就在战局节节上扬之际,1940年9月,延安电令徐向前返陕。路途两个月,既躲日军封锁又防顽军拦截。途中一匹烈马失控踢伤他的左腿,胫骨碎裂,他靠拐杖和担架熬到延安。
彼时边区被封锁,盐棉断绝,粮价飞涨。1942年5月,陕甘宁晋绥联防军成立,贺龙为司令,徐向前兼副司令兼参谋长。上任第一天,他削编制,留精干,更多兵士回乡种地。
随后大生产运动铺开。干部战士人手一把锄头,沟畔、山坡、梁峁全成旱地。秋后小米满窑、棉纱成卷,边区第一次实现基本自给。胡宗南在外线的封锁被粮草消耗拖住脚步,延安的枪支弹药得以稳定流向华中、华北。
联防军站稳脚跟,徐向前转入干部培养,执掌抗日军政大学。课堂上,他剖析五井镇、孙祖岭的战例,总结“情报先行、地形成网、兵民合击”的平原战术,新学员三个月就能带队出征。
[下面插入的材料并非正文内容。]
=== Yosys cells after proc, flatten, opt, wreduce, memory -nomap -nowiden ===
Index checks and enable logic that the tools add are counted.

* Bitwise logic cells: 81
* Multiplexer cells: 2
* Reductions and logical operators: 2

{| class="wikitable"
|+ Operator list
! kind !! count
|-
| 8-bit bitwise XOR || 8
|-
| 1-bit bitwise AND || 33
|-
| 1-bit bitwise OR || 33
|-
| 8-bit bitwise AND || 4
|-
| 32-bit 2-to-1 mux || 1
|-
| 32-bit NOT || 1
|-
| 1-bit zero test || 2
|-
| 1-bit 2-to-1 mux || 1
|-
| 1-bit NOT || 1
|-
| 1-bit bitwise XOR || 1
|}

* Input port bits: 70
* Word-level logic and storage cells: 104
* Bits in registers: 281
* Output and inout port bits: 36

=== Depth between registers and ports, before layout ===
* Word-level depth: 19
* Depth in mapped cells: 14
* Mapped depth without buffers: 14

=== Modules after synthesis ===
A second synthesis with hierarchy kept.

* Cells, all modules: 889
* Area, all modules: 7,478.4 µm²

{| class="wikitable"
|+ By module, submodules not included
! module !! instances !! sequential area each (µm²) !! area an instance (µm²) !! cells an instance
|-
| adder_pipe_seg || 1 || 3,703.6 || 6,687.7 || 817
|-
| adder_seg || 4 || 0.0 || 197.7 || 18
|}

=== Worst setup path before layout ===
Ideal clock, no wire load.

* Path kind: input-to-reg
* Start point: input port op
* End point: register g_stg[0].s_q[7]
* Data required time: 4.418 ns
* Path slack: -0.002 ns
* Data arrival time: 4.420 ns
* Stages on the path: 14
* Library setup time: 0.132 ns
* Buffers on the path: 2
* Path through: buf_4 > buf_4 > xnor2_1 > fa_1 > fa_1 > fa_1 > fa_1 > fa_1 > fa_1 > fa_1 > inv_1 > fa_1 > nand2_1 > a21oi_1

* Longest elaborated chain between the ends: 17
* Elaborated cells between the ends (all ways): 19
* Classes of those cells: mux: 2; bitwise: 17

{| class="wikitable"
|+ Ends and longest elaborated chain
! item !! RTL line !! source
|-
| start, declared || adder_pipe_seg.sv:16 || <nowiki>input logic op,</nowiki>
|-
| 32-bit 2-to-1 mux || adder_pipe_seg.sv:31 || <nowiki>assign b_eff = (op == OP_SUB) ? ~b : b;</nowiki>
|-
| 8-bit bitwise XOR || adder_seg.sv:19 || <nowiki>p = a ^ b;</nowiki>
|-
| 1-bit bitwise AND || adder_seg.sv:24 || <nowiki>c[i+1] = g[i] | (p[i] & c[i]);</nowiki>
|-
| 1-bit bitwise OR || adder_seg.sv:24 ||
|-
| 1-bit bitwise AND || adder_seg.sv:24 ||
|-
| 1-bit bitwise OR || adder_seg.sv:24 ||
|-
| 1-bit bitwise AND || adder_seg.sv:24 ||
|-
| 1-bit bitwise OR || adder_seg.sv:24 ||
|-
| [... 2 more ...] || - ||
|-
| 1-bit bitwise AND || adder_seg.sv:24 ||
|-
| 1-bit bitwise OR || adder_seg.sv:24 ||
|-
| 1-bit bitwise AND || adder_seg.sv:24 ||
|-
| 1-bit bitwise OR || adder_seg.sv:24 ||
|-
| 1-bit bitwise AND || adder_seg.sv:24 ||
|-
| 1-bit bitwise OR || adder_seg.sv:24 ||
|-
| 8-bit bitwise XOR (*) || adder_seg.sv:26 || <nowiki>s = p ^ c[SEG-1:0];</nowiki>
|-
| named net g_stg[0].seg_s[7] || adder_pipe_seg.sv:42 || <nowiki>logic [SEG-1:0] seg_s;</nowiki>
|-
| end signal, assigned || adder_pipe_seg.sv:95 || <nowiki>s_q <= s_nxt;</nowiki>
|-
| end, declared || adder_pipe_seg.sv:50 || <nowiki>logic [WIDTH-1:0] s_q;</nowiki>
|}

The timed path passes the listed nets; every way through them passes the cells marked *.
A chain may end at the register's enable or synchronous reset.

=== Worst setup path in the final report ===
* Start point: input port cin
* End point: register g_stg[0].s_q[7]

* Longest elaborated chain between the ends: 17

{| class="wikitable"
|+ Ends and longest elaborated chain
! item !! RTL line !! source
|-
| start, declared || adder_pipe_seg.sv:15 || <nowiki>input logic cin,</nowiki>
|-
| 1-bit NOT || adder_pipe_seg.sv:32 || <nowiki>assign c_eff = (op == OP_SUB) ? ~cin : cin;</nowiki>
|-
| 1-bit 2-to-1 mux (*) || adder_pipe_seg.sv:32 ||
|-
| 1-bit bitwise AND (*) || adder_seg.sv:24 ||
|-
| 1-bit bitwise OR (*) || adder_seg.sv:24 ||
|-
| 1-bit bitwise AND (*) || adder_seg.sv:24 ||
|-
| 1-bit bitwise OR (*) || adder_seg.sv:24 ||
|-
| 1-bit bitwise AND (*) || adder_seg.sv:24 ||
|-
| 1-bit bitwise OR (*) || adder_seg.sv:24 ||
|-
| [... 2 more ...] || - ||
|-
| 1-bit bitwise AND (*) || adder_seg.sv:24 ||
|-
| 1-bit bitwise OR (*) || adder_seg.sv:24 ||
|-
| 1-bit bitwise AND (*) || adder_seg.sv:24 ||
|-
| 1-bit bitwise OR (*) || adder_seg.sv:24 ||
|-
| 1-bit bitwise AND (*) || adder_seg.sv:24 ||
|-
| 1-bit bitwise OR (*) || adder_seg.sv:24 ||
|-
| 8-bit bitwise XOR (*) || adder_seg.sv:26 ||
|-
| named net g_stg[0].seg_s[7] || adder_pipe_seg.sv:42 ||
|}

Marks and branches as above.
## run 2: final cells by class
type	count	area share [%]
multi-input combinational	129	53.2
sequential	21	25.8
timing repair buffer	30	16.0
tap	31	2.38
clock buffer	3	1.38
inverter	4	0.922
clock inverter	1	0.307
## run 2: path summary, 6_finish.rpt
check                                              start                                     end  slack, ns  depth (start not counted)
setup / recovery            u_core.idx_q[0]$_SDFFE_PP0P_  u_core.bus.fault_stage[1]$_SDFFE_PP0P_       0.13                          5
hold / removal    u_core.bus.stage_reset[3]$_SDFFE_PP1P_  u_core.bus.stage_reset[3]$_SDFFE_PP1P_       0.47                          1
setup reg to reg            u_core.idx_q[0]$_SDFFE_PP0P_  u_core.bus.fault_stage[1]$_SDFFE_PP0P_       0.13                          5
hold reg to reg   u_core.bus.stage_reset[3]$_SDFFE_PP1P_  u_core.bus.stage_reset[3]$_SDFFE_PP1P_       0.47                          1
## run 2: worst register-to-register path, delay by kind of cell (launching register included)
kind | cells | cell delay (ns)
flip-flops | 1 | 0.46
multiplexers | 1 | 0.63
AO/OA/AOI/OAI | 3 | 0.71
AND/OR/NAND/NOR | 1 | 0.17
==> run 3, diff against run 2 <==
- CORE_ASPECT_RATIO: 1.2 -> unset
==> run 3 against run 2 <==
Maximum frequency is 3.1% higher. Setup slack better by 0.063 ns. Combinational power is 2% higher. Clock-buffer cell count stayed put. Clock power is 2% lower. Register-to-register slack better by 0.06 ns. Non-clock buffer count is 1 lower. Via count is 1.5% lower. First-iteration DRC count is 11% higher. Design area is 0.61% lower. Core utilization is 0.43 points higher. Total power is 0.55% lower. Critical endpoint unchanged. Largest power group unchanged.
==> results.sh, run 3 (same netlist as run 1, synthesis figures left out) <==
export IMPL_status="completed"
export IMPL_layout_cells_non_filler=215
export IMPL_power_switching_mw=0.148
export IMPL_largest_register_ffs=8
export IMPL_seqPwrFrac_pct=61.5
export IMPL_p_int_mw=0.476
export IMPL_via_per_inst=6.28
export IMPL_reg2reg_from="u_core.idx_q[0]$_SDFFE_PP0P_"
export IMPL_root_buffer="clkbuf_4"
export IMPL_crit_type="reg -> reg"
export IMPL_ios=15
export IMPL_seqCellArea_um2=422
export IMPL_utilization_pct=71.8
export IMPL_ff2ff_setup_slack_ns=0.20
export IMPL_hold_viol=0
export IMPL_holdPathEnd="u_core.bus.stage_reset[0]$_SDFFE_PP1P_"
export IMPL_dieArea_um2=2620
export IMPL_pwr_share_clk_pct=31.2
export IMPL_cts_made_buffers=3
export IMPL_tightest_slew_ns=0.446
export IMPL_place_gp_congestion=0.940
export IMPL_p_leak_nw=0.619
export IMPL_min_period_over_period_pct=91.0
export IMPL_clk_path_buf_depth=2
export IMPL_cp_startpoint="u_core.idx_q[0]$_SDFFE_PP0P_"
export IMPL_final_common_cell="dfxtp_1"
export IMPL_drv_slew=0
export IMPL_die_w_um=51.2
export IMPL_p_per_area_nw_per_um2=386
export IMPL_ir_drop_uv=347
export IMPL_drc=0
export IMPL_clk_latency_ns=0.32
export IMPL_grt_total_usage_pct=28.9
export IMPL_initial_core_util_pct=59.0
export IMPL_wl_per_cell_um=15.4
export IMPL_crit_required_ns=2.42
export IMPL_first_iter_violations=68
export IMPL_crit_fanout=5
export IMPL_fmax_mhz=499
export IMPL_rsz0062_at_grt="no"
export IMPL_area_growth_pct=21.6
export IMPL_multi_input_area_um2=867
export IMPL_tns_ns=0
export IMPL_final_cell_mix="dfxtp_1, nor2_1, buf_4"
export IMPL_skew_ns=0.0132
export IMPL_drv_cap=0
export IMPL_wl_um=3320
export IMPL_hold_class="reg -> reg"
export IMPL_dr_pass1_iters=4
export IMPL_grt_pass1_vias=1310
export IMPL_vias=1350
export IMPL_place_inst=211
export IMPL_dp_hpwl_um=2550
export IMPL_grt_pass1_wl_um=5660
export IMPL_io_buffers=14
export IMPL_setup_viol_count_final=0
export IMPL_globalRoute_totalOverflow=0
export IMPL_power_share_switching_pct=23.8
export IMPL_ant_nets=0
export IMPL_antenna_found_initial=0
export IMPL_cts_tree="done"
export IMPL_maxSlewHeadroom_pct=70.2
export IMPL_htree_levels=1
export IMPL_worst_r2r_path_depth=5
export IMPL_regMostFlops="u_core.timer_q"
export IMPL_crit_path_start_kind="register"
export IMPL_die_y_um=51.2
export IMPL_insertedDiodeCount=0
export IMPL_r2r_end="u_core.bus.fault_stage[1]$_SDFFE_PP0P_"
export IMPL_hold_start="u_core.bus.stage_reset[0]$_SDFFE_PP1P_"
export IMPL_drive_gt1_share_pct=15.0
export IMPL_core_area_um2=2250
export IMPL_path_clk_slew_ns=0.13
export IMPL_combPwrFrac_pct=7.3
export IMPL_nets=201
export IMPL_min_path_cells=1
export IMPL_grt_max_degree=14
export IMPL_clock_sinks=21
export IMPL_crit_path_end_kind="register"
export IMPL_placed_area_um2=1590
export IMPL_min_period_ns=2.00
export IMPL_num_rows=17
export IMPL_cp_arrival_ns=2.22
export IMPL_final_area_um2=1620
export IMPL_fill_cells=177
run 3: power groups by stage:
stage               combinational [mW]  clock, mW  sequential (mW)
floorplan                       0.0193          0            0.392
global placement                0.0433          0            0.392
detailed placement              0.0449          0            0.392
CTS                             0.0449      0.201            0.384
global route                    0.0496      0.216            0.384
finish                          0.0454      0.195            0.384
--- src/rtl/ifq.sv ---
// Instruction fetch queue: fetches 128-bit lines from a combinational i-cache into a
// circular line buffer and hands out one instruction (with its PC) per pop.
module ifq #(
  parameter int unsigned      DATA_WIDTH       = 32,
  parameter int unsigned      CACHE_LINE_WIDTH = 128,
  parameter int unsigned      IFQ_DEPTH        = 4,
  parameter logic [31:0]      RESET_PC         = 32'h0040_0000
) (
  input  logic                        clk,
  input  logic                        rst_n,
  output logic [DATA_WIDTH-1:0]       PC_in,
  output logic                        rd_en,
  output logic                        abort,
  input  logic [CACHE_LINE_WIDTH-1:0] D_out,
  input  logic                        d_out_valid,
  input  logic                        dispatch_rd_en,
  input  logic                        jmp_branch_valid,
  input  logic [DATA_WIDTH-1:0]       jmp_branch_address,
  output logic [DATA_WIDTH-1:0]       instr_out,
  output logic [DATA_WIDTH-1:0]       pc_out,
  output logic                        empty
);

  localparam int unsigned WORDS      = CACHE_LINE_WIDTH / DATA_WIDTH;
  localparam int unsigned OFF_W      = $clog2(WORDS);
  localparam int unsigned LOW_W      = $clog2(IFQ_DEPTH);
  localparam int unsigned PTR_W      = LOW_W + 1;
  localparam logic [DATA_WIDTH-1:0] LINE_BYTES = DATA_WIDTH'(CACHE_LINE_WIDTH / 8);
  localparam logic [DATA_WIDTH-1:0] LINE_MASK  = LINE_BYTES - DATA_WIDTH'(1);
  localparam logic [DATA_WIDTH-1:0] WORD_BYTES = DATA_WIDTH'(DATA_WIDTH / 8);

  logic [CACHE_LINE_WIDTH-1:0] queue_q [IFQ_DEPTH];

  logic [PTR_W-1:0]      wr_ptr_q, wr_ptr_d;
  logic [PTR_W-1:0]      rd_ptr_q, rd_ptr_d;
  logic [OFF_W-1:0]      rd_offset_q, rd_offset_d;
  logic [DATA_WIDTH-1:0] fetch_pc_q, fetch_pc_d;
  logic [DATA_WIDTH-1:0] pc_out_q, pc_out_d;

  logic                        full;
  logic                        fill;
  logic                        pop;
  logic [CACHE_LINE_WIDTH-1:0] head_line;

  assign full  = (wr_ptr_q[PTR_W-1] != rd_ptr_q[PTR_W-1]) &&
                 (wr_ptr_q[LOW_W-1:0] == rd_ptr_q[LOW_W-1:0]);
  assign empty = (wr_ptr_q == rd_ptr_q);

  assign PC_in  = fetch_pc_q;
  assign rd_en  = !full && rst_n;
  assign abort  = jmp_branch_valid;
  assign pc_out = pc_out_q;

  // A redirect outranks both the fill and the pop of the same cycle.
  assign fill = rd_en && d_out_valid && !jmp_branch_valid;
  assign pop  = dispatch_rd_en && !empty && !jmp_branch_valid;

  // Head word is gated so an empty queue never exposes stale or uninitialised lines.
  always_comb begin
    head_line = queue_q[rd_ptr_q[LOW_W-1:0]];
    instr_out = '0;
    if (!empty) instr_out = head_line[rd_offset_q*DATA_WIDTH +: DATA_WIDTH];
  end

  always_comb begin
    wr_ptr_d    = wr_ptr_q;
    rd_ptr_d    = rd_ptr_q;
    rd_offset_d = rd_offset_q;
    fetch_pc_d  = fetch_pc_q;
    pc_out_d    = pc_out_q;

    if (jmp_branch_valid) begin
      wr_ptr_d    = '0;
      rd_ptr_d    = '0;
      fetch_pc_d  = jmp_branch_address;
      pc_out_d    = jmp_branch_address;
      rd_offset_d = jmp_branch_address[OFF_W+1:2];
    end else begin
      if (fill) begin
        wr_ptr_d   = wr_ptr_q + PTR_W'(1);
        fetch_pc_d = (fetch_pc_q & ~LINE_MASK) + LINE_BYTES;
      end
      if (pop) begin
        pc_out_d    = pc_out_q + WORD_BYTES;
        rd_offset_d = rd_offset_q + OFF_W'(1);
        if (rd_offset_q == OFF_W'(WORDS - 1)) rd_ptr_d = rd_ptr_q + PTR_W'(1);
      end
    end
  end

  // NOTE: sequential state uses non-blocking assignments so every flop samples pre-edge values.
  always_ff @(posedge clk or negedge rst_n) begin
    if (!rst_n) begin
      wr_ptr_q    <= '0;
      rd_ptr_q    <= '0;
      rd_offset_q <= RESET_PC[OFF_W+1:2];
      fetch_pc_q  <= DATA_WIDTH'(RESET_PC);
      pc_out_q    <= DATA_WIDTH'(RESET_PC);
    end else begin
      wr_ptr_q    <= wr_ptr_d;
      rd_ptr_q    <= rd_ptr_d;
      rd_offset_q <= rd_offset_d;
      fetch_pc_q  <= fetch_pc_d;
      pc_out_q    <= pc_out_d;
    end
  end

  // NOTE: the line storage has no reset; the pointers alone define which entries are valid.
  always_ff @(posedge clk) begin
    if (fill) queue_q[wr_ptr_q[LOW_W-1:0]] <= D_out;
  end

endmodule
<file path="src/rtl/regfile_write_arbiter.sv">
// Round-robin arbiter sharing the register-file write port between the ALU (A)
// and load (B) writeback paths; the winning write is registered and issued one cycle later.
module regfile_write_arbiter #(
  parameter int NUM_REGS    = 32,
  parameter int ADDR_W      = 5,
  parameter int DATA_W      = 32,
  parameter bit R0_READONLY = 1'b1
) (
  input  logic                clk,
  input  logic                rst,
  input  logic                a_valid,
  input  logic [ADDR_W-1:0]   a_addr,
  input  logic [DATA_W-1:0]   a_data,
  output logic                a_ready,
  input  logic                b_valid,
  input  logic [ADDR_W-1:0]   b_addr,
  input  logic [DATA_W-1:0]   b_data,
  output logic                b_ready,
  input  logic                hold,
  output logic [NUM_REGS-1:0] we,
  output logic [DATA_W-1:0]   wdata,
  output logic                last_a
);

  typedef enum logic {IDLE = 1'b0, ISSUE = 1'b1} state_t;

  state_t              state_r, state_s;
  logic [NUM_REGS-1:0] we_r, we_s;
  logic [DATA_W-1:0]   wdata_r, wdata_s;
  logic                last_a_r, last_a_s;
  logic                grant_a_s, grant_b_s;
  logic [ADDR_W-1:0]   win_addr_s;
  logic [DATA_W-1:0]   win_data_s;

  // Grant decision: the requester not served last wins a tie
  always_comb begin
    grant_a_s = 1'b0;
    grant_b_s = 1'b0;
    if (!hold) begin
      grant_a_s = a_valid & (!b_valid | !last_a_r);
      grant_b_s = b_valid & (!a_valid |  last_a_r);
    end else begin
      grant_a_s = 1'b0;
      grant_b_s = 1'b0;
    end
  end

  assign a_ready = grant_a_s;
  assign b_ready = grant_b_s;

  // Next-state and staged-write computation
  always_comb begin
    state_s    = state_r;
    we_s       = {NUM_REGS{1'b0}};
    wdata_s    = wdata_r;
    last_a_s   = last_a_r;
    win_addr_s = grant_a_s ? a_addr : b_addr;
    win_data_s = grant_a_s ? a_data : b_data;
    case (state_r)
      IDLE, ISSUE: begin
        if (grant_a_s || grant_b_s) begin
          state_s  = ISSUE;
          wdata_s  = win_data_s;
          last_a_s = grant_a_s;
          // A write to r0 still consumes the grant but never reaches the file
          if (!(R0_READONLY && (win_addr_s == {ADDR_W{1'b0}}))) begin
            we_s[win_addr_s] = 1'b1;
          end else begin
            we_s = {NUM_REGS{1'b0}};
          end
        end else begin
          state_s = IDLE;
        end
      end
      default: begin
        state_s = IDLE;
      end
    endcase
  end

  // State and output registers
  always_ff @(posedge clk) begin
    if (rst) begin
      state_r  <= IDLE;
      we_r     <= {NUM_REGS{1'b0}};
      wdata_r  <= {DATA_W{1'b0}};
      last_a_r <= 1'b0;
    end else begin
      state_r  <= state_s;
      we_r     <= we_s;
      wdata_r  <= wdata_s;
      last_a_r <= last_a_s;
    end
  end

  assign we     = we_r;
  assign wdata  = wdata_r;
  assign last_a = last_a_r;

endmodule
</file>
### config.mk
export PLATFORM = sky130hd
export DESIGN_NAME = exe_mem_pipe_reg
export DESIGN_NICKNAME = d
export VERILOG_FILES = /design/src/rtl/exe_mem_pipe_reg.sv
export SDC_FILE = /design/constraint.sdc
export NUM_CORES = 1
export LEC_CHECK = 0
export ABC_CLOCK_PERIOD_IN_PS = 7400
export CAP_MARGIN = 20
export CORE_MARGIN = 2
export CORE_UTILIZATION = 35
export CTS_CLUSTER_SIZE = 16
export DETAILED_ROUTE_END_ITERATION = 6
export GPL_TIMING_DRIVEN = 0
export PLACE_DENSITY = 0.8
export SYNTH_ARGS = -nofsm -noshare
export SYNTH_HDL_FRONTEND = slang
export SYNTH_SLANG_ARGS = --single-unit
### constraint.sdc
create_clock -name clk -period 7.4 [get_ports clk]
set_input_delay 2.22 -clock clk [delete_from_list [all_inputs] [get_ports clk]]
set_output_delay 2.22 -clock clk [all_outputs]
set_load 0.05 [all_outputs]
1946年6月,他随晋冀鲁豫野战军东渡黄河,职位已是第一副司令。回首八年,从冀南“挖沟筑山”到山东“连环伏击”,再到延安“锄头护枪”,徐向前几次换战场、换身份,却始终瞄准同一目标:让敌后这把火越烧越旺,让抗战这条路一直延伸。